Law Street Media

Crypto Issuers, Exhanges Face 11 Coordinated Class Actions

A stack of coins overlaid with price graphs.

Seven cryptocurrency issuers and four exchanges face class-action lawsuits from investors claiming that they violated U.S. securities laws by selling billions of dollars in unregistered assets. Some of the defendants include cryptocurrency issuers Block.one and Tron, and exchanges Binance and BitMEX. The 11 lawsuits were filed in the U.S. District Court in Manhattan on April 3. The suits were brought by different plaintiffs, but the same attorneys.

The issuers and exchanges are accused of selling digital assets without registering them with federal or state regulators. The plaintiffs claim that the exchanges profited from listing the unregistered assets. The complaint against Binance says, “In addition to receiving fees for each transaction performed on its exchange, [the exchange] received large cash payments from Issuers seeking to get their tokens listed.” The cash fees for Binance’s token-listing allegedly exceeded $1 million in some cases.

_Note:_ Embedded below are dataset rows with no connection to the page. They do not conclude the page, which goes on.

## src/hw/rtl/ffe_pkg.sv

```systemverilog
// shared types, widths, register codes and rounding helper of the form factor core
package ffe_pkg;

    // field and register widths
    localparam int Q2_W          = 24;
    localparam int MASS_W        = 23;
    localparam int RHO_W         = 18;
    localparam int FF_W          = 24;
    localparam int CFG_ADDR_W    = 2;
    localparam int FRAC_BITS_DEF = 20;

    // internal datapath widths
    localparam int SQRT_PREC = 14;
    localparam int SQ_IN_W   = 62;
    localparam int ROOT_W    = 31;
    localparam int REM_W     = 33;
    localparam int DEN_W     = 32;
    localparam int QUO_W     = 31;
    localparam int Z_W       = 32;
    localparam int Z_FRAC    = 30;
    localparam int RHO_FRAC  = 16;
    localparam int P30_W     = 48;

    // register reset values
    localparam logic [MASS_W-1:0] PARENT_MASS_RST   = 23'd5535433;
    localparam logic [MASS_W-1:0] DAUGHTER_MASS_RST = 23'd1959788;
    localparam logic [RHO_W-1:0]  SLOPE_RHO2_RST    = 18'd76677;
    localparam logic [RHO_W-1:0]  V1_NORM_RST       = 18'd65536;

    // register indexes
    localparam logic [CFG_ADDR_W-1:0] CFG_PARENT_MASS   = 2'd0;
    localparam logic [CFG_ADDR_W-1:0] CFG_DAUGHTER_MASS = 2'd1;
    localparam logic [CFG_ADDR_W-1:0] CFG_SLOPE_RHO2    = 2'd2;
    localparam logic [CFG_ADDR_W-1:0] CFG_V1_NORM       = 2'd3;

    // output saturation limits
    localparam logic signed [63:0] FF_MAX = 64'sd8388607;
    localparam logic signed [63:0] FF_MIN = -64'sd8388608;

    // one lane of the square root pipeline
    typedef struct packed {
        logic [SQ_IN_W-1:0] x;
        logic [REM_W-1:0]   rem;
        logic [ROOT_W-1:0]  root;
    } t_sq_lane;

    // one lane of the divider pipeline; nq holds numerator bits then quotient
    typedef struct packed {
        logic [QUO_W-1:0] nq;
        logic [DEN_W-1:0] rem;
        logic [DEN_W-1:0] den;
    } t_div_lane;

    // sideband carried through the divider
    typedef struct packed {
        logic err;
        logic neg;
    } t_div_tag;

    // divide by 2^n, round to nearest, ties away from zero
    function automatic logic signed [63:0] shr_round(input logic signed [63:0] x,
                                                     input int n);
        logic [63:0] mag;
        logic [63:0] m;
        mag = x[63] ? (64'd0 - 64'(x)) : 64'(x);
        m = (mag + (64'd1 << (n - 1))) >> n;
        return x[63] ? $signed(64'd0 - m) : $signed(m);
    endfunction

endpackage

```

## src/hw/rtl/ffe_div_pipe.sv

```systemverilog
// pipelined restoring divider, one quotient bit per stage
module ffe_div_pipe import ffe_pkg::*; (
    input  logic                  i_clk,
    input  logic                  i_rst_n,
    input  logic                  i_en,
    input  logic                  i_valid,
    input  t_div_tag              i_tag,
    input  logic [QUO_W+DEN_W-2:0] i_num,
    input  logic [DEN_W-1:0]      i_den,
    output logic                  o_valid,
    output t_div_tag              o_tag,
    output logic [QUO_W-1:0]      o_quo
);

    // one step: shift in a numerator bit, subtract when it fits
    function automatic t_div_lane div_step(input t_div_lane s);
        t_div_lane        o;
        logic [DEN_W:0]   rem2;
        logic             qb;
        rem2 = {s.rem, s.nq[QUO_W-1]};
        if (rem2 >= {1'b0, s.den}) begin
            o.rem = DEN_W'(rem2 - {1'b0, s.den});
            qb    = 1'b1;
        end else begin
            o.rem = rem2[DEN_W-1:0];
            qb    = 1'b0;
        end
        o.nq  = {s.nq[QUO_W-2:0], qb};
        o.den = s.den;
        return o;
    endfunction

    t_div_lane r_l [QUO_W];
    t_div_tag  r_t [QUO_W];
    logic      r_v [QUO_W];

    genvar g;
    generate
        for (g = 0; g < QUO_W; g++) begin : g_stage
            t_div_lane in_l;
            t_div_tag  in_t;
            logic      in_v;
            if (g == 0) begin : g_first
                // upper numerator bits start as the partial remainder
                assign in_l = '{nq: i_num[QUO_W-1:0],
                                rem: {1'b0, i_num[QUO_W+DEN_W-2:QUO_W]},
                                den: i_den};
                assign in_t = i_tag;
                assign in_v = i_valid;
            end else begin : g_next
                assign in_l = r_l[g-1];
                assign in_t = r_t[g-1];
                assign in_v = r_v[g-1];
            end

            // step datapath
            always_ff @(posedge i_clk) begin
                if (i_en) begin
                    r_l[g] <= div_step(in_l);
                    r_t[g] <= in_t;
                end
            end

            // valid bit
            always_ff @(posedge i_clk) begin
                if (!i_rst_n) begin
                    r_v[g] <= 1'b0;
                end else if (i_en) begin
                    r_v[g] <= in_v;
                end
            end
        end
    endgenerate

    assign o_valid = r_v[QUO_W-1];
    assign o_tag   = r_t[QUO_W-1];
    assign o_quo   = r_l[QUO_W-1].nq;

endmodule

```
===== config.mk =====
export PLATFORM = sky130hd
export DESIGN_NAME = soc_map_ram
export DESIGN_NICKNAME = d
export VERILOG_FILES = /design/src/hw/rtl/soc_map_ram.sv
export SDC_FILE = /design/constraint.sdc
export NUM_CORES = 1
export LEC_CHECK = 0
export BUFFER_PORTS_ARGS = -buffer_cell sky130_fd_sc_hd__buf_2
export CAP_MARGIN = 10
export CORE_MARGIN = 2
export CORE_UTILIZATION = 51
export DETAILED_ROUTE_END_ITERATION = 10
export PLACE_DENSITY_LB_ADDON = 0.15
export SYNTH_ARGS = -nofsm -noshare
export SYNTH_HDL_FRONTEND = slang
export SYNTH_SLANG_ARGS = --single-unit

===== constraint.sdc =====
create_clock -name clock -period 1.11 [get_ports clock]
set_input_delay 0.0555 -clock clock [delete_from_list [all_inputs] [get_ports clock]]
set_output_delay 0.0555 -clock clock [all_outputs]
set_load 0.01 [all_outputs]

===== src/hw/rtl/soc_map_ram.sv =====
`timescale 1ns / 1ps
// Simple dual-port RAM with one write port and one registered read port.
module soc_map_ram #(
   parameter  int DEPTH  = 16,
   parameter  int DATA_W = 2,
   localparam int ADDR_W = $clog2(DEPTH)
) (
   input  logic              clock,
   input  logic              wr_en,
   input  logic [ADDR_W-1:0] wr_addr,
   input  logic [DATA_W-1:0] wr_data,
   input  logic [ADDR_W-1:0] rd_addr,
   output logic [DATA_W-1:0] rd_data
);

   logic [DATA_W-1:0] mem [DEPTH];
   logic [DATA_W-1:0] rd_data_ff;

   always_ff @(posedge clock) begin
      if (wr_en) begin
         mem[wr_addr] <= wr_data;
      end
      rd_data_ff <= mem[rd_addr];
   end

   assign rd_data = rd_data_ff;

endmodule


-- Word level (Yosys, flattened, before mapping)
Memories as Yosys holds them, arrays and structs flattened. A register that Yosys moved wholly into a read port is not among the register bits.
Index checks and enable logic that the tools add are counted.
- logic and storage cells: 3
- memories: 1
- bits in writable memories: 32
- register bits after elaboration: 0
- memory list (memory ; depth ; width ; read ports ; clocked after Yosys merged registers in ; wr ports ; RTL line ; RTL):
    mem ; 16 ; 2 ; 1 ; 1 ; 1 ; 16 ; logic [DATA_W-1:0] mem [DEPTH];
- multiplexer cells: 2
- operators by type and width (cell ; number):
    $mux 1 ; 2

-- Longest topological paths before layout
- depth in word-level cells: 2
- depth in mapped cells: 4
- depth with buffers taken out: 3

-- Worst setup path before layout
OpenSTA, ideal clock, no wires.
- kind: register to register
- start point: mem mem[3][1]
- end point: reg rd_data_ff[1], in the netlist rd_data[1] (read register of mem)
- slack: -0.056 ns
- period minus slack after synthesis: 1.166 ns
- required time: 0.987 ns
- cell stages (with the launch flop): 4
- setup time: 0.123 ns
- data arrival time: 1.043 ns
- cell sequence: edfxtp_1 mux4_2 a22oi_1 nand3_1
- RTL lines (element ; RTL line ; RTL):
    from (decl) ; 16 ;
    to (decl) ; 17 ; logic [DATA_W-1:0] rd_data_ff;

==> results.ini <==
[min_path]
worstHoldStart=rd_addr[2]
hold_path.class=primary input to register

[setup_path]
end_kind=register
cp_data_required_time_ps=1340
crit_type=register to register
crit_path_end=rd_data[0]
reg2reg_depth=3
reg2reg_from=mem[3][0]
r2r-end=rd_data[0]
r2r_slack_ps=-150
start_kind=register
critPathMaxFanout=1
critPathLaunch=mem[3][0]
cp.arrival_ps=1490

[run_status]
violations=negative setup slack
status=finished, violations left

[final_layout]
stdcell_count=131
final_nets=112
fillers=195
utilization=0.617
syn_to_final_growth_pct=12.8
drive_above_1_share=0.287
antenna_cells=0

[run]
max_cap_violations=0

[synthesis]
synth_cell_type_count=15
synth_nets=90
syn_avg_cell_area_um2=17.7
synth_top_family_by_area=multiplexers
synth_xor_area_frac=0
ys_seq_elements=34
synth_compound_gate_area_share=0.0109
synthMuxAreaShare=0.141
syn-instance-count=78
synthAdderAreaFrac=0
yosysSeqAreaShare=0.725
syn_area_mm2=0.00138
yosys_warnings=0
synthSimpleGateAreaFrac=0.112

[detailed_routing]
wl_per_cell_um=17.8
drt_iter0_drc=27
first_pass_iters=4
drc=0
vias=757
routed_wl_um=2330
via_per_inst=5.78
antenna_left=0

[cts]
postCtsResizedCells=2
clockBufferDepth=2
path_clk_slew_ps=100
cts_buffers=5
cts_setup_buffers=0
cts_max_level=2
cts_hold_buf=0
insertion_delay_ps=340
cts_root_buf=clkbuf_4
cts_sinks=34
cts_tree=yes

[floorplan]
num_rows=18
ios=14
die_w_um=56.0
start_util=0.547
core_area_mm2=0.00252
fp.dieArea_mm2=0.00314
die_h_um=56.0

[place]
portBuffers=13
place_inst=123
gp_congestion=0.736
hpwl_um=1630

[global_route]
first_global_vias=754
grtUsageTotal=0.180
overflow=0
grt_max_degree=17
antenna_found_initial=0
grt_pass1_wl_um=3940

[power]
power.switching_mw=0.488
power_mw=2.24
vdd_drop_max_v=0.00115
intPower_mw=1.75
swShare=0.218
power_frac_clock=0.281
power.density_mw_per_mm2=1440
pwr-share-seq=0.642
p_comb_frac=0.077
leakage_nw=0.526

[sta]
finClkSkew_ps=4.71
hold_violations=0
setup_ws_ps=-146
tightest_slew_ps=414
drv_slew=0
rsz0062_at_grt=yes
maxSlewHeadroom=0.722
fin_crit_ps=1260
timing.hold.ws_ps=12.6
setup_viol=2
fmax_mhz=796
min_period_over_period=1.13

[synth_stat cells]
cell type  count  area [um^2]
edfxtp_1      32          961
mux4_2         4         90.1
nand2b_1       2         12.5
a22oi_1        2         15.0
mux4_1         4          105
or3b_2         1         8.76
nor3_1         4         20.0
nand2_1        3         11.3
nor2b_1        2         12.5
clkbuf_1       1         3.75
nand3_1        5         25.0
nor2_1        13         48.8
dfxtp_1        2         40.0
buf_6          1         11.3
nand3b_1       2         15.0
[cells by family after synthesis]
family / after synthesis
buffers and inverters: 2
muxes: 8
and+or+nand+nor: 32
AOI/OAI and AO/OA: 2
DFF: 34
[cells in the final DEF (no fill, tap or decap)]
cell type,count
nand2b_1,2
nor3_1,4
clkbuf_1,2
mux4_2,4
buf_2,13
edfxtp_1,32
clkbuf_4,5
nand2_1,3
mux4_1,4
buf_4,4
dfxtp_1,2
nand3_1,5
clkinv_1,1
nor2b_1,2
nor2_1,13
nand3b_1,2
a22oi_2,2
or3b_2,1
[power groups by stage]
stage | sequential [mW] | clock [mW] | combinational, mW
6_report | 1.44 | 0.630 | 0.172
3_3_place_gp | 1.47 | 0 | 0.164
2_1_floorplan | 1.47 | 0 | 0.0846
3_5_place_dp | 1.47 | 0 | 0.168
5_1_grt | 1.44 | 0.721 | 0.188
4_1_cts | 1.44 | 0.654 | 0.174
[layout make-up]
class                      instances  area [um^2]  share of cell area
sequential                        34         1000               0.643
multi-input combinational         42          374               0.240
timing repair buffer              17         95.1              0.0611
clock buffer                       7         45.0              0.0289
tap                               30         37.5              0.0241
clock inverter                     1         3.75             0.00241
[metrics by stage]
stage / cell area, um^2 / setup TNS, ps / setup WS [ps]
detailed placement: 1500 / -1280 / -183
CTS: 1560 / -306 / -156
global placement: 1500 / -1120 / -156
finish: 1560 / -290 / -146
floorplan: 1380 / -83.4 / -41.7
global route: 1560 / -419 / -216
[per-layer routing]
metal,vias up,share of wire,track usage
li1,355,-,-
met1,374,0.45,0.233
met2,24,0.48,0.261
met3,4,0.055,0.0767
met4,0,0.014,0.0918
met5,-,0,0
[flip-flops by register name, summed over array words and instances (netlist names)]
signal / cells
mem: 32
rd_data: 2
[worst min path at each step]
stage,slack (ps),cells after the start,endpoint
4_1_cts,8,3,rd_data[1]
3_5_place_dp,370,3,rd_data[1]
2_1_floorplan,150,0,mem[0][0]
6_report,10,3,rd_data[1]
3_3_place_gp,340,3,rd_data[0]
5_1_grt,20,3,rd_data[0]
[worst max-delay path: stages, from the launching register on]
cell	delay [ps]
edfxtp_1	380
mux4_2	500
a22oi_2	180
nand3_1	90
Power figures use the tool's default switching activity.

Investors accuse BitMEX of not only selling unregistered securities but also manipulating the cryptocurrency market for its own benefit. According to the complaint, “In allowing customers to leverage at the extraordinary ratio of 100:1— about twenty times higher than the common ratio in trading—BitMEX positioned itself to benefit consistently, significantly, and predictably from the combination of attracting overly hopeful investors and small price fluctuations on other exchanges.”

Philippe Selendy, of law firm Selendy & Gay, is one of the lead attorneys for the plaintiffs. He previously worked as a lead attorney for the U.S. government and filed suits against banks over mortgage-backed securities. He said in a statement on Monday that “the alleged pattern of misconduct by exchanges and issuers yielded billions in profits for wrongdoers through a basic betrayal of public trust.”